What needs to be done — Please return only the lines from the one holding "net count reported" through the one holding "hold_ws,0.458,ns", exactly as they appear in the records below, both ends included.
::: Data for the task
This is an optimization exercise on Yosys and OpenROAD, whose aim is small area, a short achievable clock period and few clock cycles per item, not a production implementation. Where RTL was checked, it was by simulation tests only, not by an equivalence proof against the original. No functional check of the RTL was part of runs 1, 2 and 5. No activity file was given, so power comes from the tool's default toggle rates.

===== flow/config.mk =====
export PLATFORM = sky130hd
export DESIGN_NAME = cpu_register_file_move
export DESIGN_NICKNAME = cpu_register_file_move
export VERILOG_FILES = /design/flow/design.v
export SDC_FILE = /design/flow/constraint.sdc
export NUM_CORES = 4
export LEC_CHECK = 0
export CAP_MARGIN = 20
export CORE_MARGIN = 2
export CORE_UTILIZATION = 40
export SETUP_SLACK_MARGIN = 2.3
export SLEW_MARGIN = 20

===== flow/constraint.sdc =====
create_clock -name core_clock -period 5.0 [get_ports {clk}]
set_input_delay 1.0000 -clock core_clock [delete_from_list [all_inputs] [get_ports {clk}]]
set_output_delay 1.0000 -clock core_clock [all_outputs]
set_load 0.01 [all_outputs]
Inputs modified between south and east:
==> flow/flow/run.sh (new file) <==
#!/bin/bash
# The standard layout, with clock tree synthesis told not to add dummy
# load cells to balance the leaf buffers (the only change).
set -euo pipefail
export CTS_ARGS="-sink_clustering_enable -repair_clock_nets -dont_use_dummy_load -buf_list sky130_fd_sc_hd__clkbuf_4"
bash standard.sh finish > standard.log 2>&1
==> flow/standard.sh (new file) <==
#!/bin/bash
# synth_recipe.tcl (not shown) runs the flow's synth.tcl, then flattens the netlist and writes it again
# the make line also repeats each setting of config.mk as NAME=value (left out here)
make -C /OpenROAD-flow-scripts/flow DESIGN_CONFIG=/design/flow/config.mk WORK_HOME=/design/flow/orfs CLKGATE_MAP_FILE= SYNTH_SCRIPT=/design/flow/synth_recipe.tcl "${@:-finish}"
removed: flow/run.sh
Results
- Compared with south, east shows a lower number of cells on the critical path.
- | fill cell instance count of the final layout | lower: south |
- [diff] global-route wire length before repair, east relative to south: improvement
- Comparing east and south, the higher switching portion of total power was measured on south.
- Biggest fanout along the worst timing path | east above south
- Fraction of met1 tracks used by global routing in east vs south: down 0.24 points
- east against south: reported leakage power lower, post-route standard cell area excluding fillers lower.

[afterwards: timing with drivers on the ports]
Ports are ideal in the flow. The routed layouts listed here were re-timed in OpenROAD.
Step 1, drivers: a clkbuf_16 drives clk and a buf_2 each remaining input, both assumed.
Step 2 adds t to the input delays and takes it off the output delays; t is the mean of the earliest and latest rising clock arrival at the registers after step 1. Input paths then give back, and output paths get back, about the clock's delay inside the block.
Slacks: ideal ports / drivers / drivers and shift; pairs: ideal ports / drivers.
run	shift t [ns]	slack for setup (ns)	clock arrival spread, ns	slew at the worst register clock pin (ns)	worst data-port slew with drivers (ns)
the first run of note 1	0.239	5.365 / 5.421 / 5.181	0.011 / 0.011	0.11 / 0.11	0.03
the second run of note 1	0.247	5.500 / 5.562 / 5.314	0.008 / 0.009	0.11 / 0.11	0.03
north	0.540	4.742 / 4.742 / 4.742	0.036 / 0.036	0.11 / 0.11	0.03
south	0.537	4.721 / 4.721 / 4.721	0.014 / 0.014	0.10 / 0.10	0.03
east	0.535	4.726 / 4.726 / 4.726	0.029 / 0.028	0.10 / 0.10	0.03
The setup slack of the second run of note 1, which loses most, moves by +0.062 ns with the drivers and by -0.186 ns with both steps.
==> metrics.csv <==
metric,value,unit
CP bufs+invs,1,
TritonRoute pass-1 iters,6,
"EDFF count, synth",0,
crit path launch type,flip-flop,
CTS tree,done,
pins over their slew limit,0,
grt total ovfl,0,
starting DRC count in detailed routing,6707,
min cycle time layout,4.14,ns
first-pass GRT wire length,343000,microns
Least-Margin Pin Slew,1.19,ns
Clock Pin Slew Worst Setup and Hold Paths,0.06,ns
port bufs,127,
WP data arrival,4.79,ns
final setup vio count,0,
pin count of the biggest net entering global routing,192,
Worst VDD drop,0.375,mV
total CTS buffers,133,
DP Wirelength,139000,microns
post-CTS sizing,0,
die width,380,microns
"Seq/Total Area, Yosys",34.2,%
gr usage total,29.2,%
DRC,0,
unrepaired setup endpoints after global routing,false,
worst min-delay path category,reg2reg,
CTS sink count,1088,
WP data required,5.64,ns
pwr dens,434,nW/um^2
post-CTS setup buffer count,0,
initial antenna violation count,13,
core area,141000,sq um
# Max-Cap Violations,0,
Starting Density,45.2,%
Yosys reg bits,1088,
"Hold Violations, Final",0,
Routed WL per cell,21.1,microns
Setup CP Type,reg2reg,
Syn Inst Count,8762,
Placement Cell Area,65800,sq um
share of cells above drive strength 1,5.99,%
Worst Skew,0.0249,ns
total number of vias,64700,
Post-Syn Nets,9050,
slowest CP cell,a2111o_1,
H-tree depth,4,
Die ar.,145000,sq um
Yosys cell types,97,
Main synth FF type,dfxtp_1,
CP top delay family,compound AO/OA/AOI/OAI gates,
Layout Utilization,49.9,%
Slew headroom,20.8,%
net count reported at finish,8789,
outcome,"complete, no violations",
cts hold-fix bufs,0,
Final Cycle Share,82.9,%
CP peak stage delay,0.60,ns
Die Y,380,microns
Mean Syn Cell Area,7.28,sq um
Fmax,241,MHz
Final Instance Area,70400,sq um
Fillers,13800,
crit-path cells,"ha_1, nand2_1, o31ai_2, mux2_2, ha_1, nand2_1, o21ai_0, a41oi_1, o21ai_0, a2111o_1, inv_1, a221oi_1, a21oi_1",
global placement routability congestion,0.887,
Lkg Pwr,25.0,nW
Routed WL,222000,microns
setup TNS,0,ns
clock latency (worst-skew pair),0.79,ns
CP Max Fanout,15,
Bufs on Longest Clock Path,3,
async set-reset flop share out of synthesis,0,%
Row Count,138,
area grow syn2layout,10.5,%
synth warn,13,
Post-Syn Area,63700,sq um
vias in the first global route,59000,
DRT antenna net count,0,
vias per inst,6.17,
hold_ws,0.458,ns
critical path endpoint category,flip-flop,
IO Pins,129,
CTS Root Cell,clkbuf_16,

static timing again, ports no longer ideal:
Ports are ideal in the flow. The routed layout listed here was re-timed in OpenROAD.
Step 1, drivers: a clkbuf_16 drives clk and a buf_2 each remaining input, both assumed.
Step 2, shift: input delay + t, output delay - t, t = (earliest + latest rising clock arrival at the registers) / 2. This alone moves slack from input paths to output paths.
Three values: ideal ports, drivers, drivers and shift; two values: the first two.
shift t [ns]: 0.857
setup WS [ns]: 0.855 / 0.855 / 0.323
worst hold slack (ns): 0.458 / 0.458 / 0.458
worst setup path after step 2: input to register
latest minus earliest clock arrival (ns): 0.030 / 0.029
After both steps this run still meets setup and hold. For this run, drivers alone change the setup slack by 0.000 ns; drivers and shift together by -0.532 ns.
::::::
Answer for the task —
net count reported at finish,8789,
outcome,"complete, no violations",
cts hold-fix bufs,0,
Final Cycle Share,82.9,%
CP peak stage delay,0.60,ns
Die Y,380,microns
Mean Syn Cell Area,7.28,sq um
Fmax,241,MHz
Final Instance Area,70400,sq um
Fillers,13800,
crit-path cells,"ha_1, nand2_1, o31ai_2, mux2_2, ha_1, nand2_1, o21ai_0, a41oi_1, o21ai_0, a2111o_1, inv_1, a221oi_1, a21oi_1",
global placement routability congestion,0.887,
Lkg Pwr,25.0,nW
Routed WL,222000,microns
setup TNS,0,ns
clock latency (worst-skew pair),0.79,ns
CP Max Fanout,15,
Bufs on Longest Clock Path,3,
async set-reset flop share out of synthesis,0,%
Row Count,138,
area grow syn2layout,10.5,%
synth warn,13,
Post-Syn Area,63700,sq um
vias in the first global route,59000,
DRT antenna net count,0,
vias per inst,6.17,
hold_ws,0.458,ns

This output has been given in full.